[Stored items]
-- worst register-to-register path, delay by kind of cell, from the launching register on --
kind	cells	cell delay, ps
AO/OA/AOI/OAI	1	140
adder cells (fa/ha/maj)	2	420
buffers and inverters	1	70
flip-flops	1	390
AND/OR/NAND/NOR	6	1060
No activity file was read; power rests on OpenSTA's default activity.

Exercise instructions -> The records above must be written out again exactly.

Output for this exercise ->
-- worst register-to-register path, delay by kind of cell, from the launching register on --
kind	cells	cell delay, ps
AO/OA/AOI/OAI	1	140
adder cells (fa/ha/maj)	2	420
buffers and inverters	1	70
flip-flops	1	390
AND/OR/NAND/NOR	6	1060
No activity file was read; power rests on OpenSTA's default activity.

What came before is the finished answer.